• [REQUIREMENT] Provide the count of lines below that include the word "cells", without any accompanying remarks.

• [RECORDS FOR THIS EXERCISE]
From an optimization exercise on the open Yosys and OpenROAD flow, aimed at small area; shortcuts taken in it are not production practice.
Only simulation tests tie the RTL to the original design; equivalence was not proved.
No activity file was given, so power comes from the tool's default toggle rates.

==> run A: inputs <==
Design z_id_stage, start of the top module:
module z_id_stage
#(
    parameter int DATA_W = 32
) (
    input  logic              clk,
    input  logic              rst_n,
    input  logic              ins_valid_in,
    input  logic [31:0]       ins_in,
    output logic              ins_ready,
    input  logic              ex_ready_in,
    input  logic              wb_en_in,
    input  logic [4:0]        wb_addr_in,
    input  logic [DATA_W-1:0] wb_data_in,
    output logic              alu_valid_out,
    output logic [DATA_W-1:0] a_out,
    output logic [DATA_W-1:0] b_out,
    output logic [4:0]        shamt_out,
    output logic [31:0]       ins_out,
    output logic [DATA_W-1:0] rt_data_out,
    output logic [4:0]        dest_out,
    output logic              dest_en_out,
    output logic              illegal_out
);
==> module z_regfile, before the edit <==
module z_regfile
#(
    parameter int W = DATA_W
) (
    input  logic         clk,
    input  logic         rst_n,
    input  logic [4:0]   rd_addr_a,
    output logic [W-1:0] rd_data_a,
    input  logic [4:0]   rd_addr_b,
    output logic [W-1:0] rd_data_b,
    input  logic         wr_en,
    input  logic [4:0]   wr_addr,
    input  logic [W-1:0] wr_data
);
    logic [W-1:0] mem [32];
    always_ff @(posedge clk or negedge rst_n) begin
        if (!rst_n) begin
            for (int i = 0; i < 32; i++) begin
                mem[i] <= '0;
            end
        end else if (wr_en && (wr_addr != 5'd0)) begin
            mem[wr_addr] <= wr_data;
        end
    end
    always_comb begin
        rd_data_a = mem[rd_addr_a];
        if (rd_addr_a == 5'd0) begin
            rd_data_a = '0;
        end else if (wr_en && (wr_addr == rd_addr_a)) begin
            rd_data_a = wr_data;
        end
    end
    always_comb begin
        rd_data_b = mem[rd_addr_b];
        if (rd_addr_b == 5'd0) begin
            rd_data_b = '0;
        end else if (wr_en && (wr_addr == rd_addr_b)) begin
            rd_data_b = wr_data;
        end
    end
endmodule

...

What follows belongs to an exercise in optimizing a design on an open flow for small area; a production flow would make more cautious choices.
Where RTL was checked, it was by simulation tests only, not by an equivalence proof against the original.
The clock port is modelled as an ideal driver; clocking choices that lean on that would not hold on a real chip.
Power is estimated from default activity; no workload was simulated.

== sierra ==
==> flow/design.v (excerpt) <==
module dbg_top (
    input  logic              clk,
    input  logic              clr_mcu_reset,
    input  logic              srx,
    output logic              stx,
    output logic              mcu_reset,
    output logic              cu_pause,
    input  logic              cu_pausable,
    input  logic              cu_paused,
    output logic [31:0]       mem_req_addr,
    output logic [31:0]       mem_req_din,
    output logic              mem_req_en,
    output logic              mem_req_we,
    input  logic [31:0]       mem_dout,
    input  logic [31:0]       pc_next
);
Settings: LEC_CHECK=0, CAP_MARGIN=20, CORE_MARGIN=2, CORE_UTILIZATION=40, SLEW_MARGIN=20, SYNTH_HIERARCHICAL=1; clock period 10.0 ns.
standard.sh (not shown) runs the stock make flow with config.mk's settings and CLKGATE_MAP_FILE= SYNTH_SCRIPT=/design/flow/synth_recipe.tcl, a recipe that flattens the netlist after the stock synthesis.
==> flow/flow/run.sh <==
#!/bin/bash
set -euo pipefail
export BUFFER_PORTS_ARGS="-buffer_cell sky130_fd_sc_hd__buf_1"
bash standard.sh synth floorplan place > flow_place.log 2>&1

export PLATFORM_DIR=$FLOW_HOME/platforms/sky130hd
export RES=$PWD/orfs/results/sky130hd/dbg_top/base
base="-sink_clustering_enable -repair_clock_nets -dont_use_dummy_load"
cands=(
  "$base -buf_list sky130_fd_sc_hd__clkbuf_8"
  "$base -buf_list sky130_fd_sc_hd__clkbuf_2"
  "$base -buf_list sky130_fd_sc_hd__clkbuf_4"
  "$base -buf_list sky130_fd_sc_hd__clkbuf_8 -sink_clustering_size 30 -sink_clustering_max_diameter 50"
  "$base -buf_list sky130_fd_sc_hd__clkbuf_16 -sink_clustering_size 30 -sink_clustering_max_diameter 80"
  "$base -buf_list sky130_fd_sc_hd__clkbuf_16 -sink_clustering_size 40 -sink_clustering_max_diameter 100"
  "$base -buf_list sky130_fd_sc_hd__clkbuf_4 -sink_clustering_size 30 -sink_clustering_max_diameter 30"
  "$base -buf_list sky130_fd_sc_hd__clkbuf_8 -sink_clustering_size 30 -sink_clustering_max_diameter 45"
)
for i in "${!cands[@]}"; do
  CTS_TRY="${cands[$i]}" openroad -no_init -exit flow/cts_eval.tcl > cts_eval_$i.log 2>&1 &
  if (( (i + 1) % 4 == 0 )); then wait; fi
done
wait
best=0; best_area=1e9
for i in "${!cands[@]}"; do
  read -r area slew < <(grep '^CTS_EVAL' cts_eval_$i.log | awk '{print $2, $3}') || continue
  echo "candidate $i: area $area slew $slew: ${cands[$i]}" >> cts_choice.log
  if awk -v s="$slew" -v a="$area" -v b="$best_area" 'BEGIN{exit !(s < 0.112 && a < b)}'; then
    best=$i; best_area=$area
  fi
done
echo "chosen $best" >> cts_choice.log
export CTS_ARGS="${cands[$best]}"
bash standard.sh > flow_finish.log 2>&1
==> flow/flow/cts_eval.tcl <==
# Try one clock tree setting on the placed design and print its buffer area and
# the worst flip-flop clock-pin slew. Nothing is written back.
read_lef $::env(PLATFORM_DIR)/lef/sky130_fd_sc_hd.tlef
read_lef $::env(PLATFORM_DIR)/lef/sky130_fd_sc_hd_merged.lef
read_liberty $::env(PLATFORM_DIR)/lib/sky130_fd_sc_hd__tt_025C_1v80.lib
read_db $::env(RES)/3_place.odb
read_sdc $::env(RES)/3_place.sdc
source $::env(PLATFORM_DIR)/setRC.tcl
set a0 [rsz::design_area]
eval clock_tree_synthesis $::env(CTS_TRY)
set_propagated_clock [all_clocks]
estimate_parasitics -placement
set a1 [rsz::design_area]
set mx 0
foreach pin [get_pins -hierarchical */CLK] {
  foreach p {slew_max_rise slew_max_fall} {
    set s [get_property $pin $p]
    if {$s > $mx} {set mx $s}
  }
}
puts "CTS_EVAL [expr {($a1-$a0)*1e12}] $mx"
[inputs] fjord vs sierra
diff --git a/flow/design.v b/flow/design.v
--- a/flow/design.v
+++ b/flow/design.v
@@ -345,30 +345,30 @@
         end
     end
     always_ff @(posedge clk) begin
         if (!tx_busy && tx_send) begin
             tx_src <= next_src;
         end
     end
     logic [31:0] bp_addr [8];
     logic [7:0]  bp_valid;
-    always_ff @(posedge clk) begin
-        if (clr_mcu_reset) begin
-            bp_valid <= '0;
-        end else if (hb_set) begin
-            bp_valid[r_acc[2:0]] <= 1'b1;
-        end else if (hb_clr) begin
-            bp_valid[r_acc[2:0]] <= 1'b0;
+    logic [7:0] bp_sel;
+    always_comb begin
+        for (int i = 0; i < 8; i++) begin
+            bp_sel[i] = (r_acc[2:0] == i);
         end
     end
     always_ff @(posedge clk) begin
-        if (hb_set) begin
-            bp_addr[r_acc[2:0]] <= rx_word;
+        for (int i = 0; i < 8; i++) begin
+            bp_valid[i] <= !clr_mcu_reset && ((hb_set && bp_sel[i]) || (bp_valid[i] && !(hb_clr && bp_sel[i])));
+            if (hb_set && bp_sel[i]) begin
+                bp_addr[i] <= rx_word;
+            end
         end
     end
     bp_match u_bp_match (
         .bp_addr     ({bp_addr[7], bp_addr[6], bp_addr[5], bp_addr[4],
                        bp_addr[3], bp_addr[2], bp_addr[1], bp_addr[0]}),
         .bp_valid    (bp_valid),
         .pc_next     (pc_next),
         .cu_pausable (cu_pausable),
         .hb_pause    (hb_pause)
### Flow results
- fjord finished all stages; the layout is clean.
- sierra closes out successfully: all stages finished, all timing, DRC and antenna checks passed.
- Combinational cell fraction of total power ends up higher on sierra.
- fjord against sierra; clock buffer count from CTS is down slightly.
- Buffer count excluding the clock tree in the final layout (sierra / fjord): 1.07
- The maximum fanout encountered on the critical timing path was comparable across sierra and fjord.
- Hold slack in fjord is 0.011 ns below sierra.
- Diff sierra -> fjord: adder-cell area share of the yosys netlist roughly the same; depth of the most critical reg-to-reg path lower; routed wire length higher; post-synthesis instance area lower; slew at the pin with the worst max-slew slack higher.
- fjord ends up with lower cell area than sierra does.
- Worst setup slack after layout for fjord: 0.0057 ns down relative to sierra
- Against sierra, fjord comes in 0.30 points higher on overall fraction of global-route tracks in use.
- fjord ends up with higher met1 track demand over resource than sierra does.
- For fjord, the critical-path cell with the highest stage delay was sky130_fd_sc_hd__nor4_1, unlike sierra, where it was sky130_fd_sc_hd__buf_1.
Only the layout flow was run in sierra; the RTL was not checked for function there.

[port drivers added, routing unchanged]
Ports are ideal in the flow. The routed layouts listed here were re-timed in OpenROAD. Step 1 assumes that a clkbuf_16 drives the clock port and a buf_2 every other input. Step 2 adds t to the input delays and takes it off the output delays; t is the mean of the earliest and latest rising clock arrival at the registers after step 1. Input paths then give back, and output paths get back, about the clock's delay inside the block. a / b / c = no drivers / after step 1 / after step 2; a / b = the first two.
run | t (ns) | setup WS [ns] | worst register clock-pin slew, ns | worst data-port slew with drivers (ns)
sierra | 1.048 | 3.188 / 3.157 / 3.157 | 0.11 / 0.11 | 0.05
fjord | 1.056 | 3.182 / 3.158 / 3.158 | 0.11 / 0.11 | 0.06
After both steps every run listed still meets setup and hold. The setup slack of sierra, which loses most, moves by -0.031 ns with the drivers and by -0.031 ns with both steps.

--

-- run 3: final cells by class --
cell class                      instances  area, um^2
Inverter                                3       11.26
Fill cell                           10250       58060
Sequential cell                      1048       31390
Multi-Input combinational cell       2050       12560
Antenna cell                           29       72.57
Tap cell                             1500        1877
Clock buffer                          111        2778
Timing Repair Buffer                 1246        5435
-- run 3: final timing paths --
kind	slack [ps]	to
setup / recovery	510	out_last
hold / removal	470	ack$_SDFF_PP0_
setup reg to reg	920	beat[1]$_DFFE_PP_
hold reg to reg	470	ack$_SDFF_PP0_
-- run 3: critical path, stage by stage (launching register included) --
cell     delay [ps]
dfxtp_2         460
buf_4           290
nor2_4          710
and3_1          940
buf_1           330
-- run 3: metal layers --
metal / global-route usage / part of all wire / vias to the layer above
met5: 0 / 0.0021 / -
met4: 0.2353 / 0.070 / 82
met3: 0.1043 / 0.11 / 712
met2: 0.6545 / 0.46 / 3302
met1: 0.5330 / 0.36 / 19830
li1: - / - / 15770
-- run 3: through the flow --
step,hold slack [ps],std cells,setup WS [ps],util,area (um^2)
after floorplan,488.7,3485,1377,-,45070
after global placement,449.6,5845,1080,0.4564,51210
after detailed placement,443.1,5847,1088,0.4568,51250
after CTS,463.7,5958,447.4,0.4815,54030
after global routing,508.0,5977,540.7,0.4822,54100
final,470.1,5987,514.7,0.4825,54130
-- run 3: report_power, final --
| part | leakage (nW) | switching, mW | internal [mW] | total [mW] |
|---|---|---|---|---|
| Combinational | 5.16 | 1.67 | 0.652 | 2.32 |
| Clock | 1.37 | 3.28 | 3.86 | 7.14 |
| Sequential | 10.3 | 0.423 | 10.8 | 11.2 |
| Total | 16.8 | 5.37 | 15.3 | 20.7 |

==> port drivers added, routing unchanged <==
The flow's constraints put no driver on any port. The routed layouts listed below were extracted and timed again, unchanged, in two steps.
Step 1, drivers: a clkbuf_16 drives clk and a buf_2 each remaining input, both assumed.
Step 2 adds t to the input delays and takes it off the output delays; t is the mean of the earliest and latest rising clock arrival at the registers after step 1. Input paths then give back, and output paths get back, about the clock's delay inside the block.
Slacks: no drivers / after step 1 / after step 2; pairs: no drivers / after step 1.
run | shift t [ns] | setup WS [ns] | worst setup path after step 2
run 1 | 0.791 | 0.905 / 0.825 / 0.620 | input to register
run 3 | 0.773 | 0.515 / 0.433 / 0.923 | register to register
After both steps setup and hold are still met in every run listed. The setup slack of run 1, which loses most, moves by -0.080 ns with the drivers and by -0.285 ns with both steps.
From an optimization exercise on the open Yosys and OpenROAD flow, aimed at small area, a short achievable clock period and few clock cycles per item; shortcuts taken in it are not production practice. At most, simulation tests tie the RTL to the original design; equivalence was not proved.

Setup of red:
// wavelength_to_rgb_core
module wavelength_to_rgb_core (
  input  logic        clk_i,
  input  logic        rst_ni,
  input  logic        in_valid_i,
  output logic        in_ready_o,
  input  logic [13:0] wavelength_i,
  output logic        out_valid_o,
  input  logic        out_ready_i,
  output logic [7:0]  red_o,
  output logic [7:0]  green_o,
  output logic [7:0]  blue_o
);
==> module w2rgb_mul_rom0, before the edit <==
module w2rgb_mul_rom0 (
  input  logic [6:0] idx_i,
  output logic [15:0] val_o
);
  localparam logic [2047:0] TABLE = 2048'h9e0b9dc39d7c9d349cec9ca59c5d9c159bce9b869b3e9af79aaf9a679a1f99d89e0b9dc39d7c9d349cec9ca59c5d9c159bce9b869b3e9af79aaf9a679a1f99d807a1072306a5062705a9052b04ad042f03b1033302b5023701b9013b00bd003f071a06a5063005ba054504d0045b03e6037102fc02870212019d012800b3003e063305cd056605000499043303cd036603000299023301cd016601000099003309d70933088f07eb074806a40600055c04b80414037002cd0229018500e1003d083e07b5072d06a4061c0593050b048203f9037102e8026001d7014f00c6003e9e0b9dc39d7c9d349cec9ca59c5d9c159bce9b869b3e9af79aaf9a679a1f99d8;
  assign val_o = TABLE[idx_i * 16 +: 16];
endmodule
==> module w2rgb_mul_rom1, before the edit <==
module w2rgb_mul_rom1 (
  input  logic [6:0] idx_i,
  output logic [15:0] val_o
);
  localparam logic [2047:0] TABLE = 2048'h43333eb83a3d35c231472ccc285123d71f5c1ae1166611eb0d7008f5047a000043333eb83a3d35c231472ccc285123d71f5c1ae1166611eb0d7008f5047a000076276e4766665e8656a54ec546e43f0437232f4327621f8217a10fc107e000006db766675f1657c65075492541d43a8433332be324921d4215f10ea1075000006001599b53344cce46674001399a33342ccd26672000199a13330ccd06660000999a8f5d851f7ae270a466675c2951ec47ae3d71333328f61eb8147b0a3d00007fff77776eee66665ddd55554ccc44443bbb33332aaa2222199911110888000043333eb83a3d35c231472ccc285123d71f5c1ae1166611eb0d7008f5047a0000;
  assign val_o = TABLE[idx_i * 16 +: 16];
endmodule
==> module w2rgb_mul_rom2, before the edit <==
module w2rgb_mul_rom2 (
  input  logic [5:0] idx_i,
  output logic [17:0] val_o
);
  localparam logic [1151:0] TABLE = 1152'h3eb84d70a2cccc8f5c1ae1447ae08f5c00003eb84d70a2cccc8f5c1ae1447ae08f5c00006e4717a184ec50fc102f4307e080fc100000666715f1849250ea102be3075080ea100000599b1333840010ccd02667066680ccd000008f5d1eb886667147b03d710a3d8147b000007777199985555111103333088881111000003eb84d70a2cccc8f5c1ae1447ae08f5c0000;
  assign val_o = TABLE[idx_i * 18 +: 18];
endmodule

• [ANSWER SPACE] 2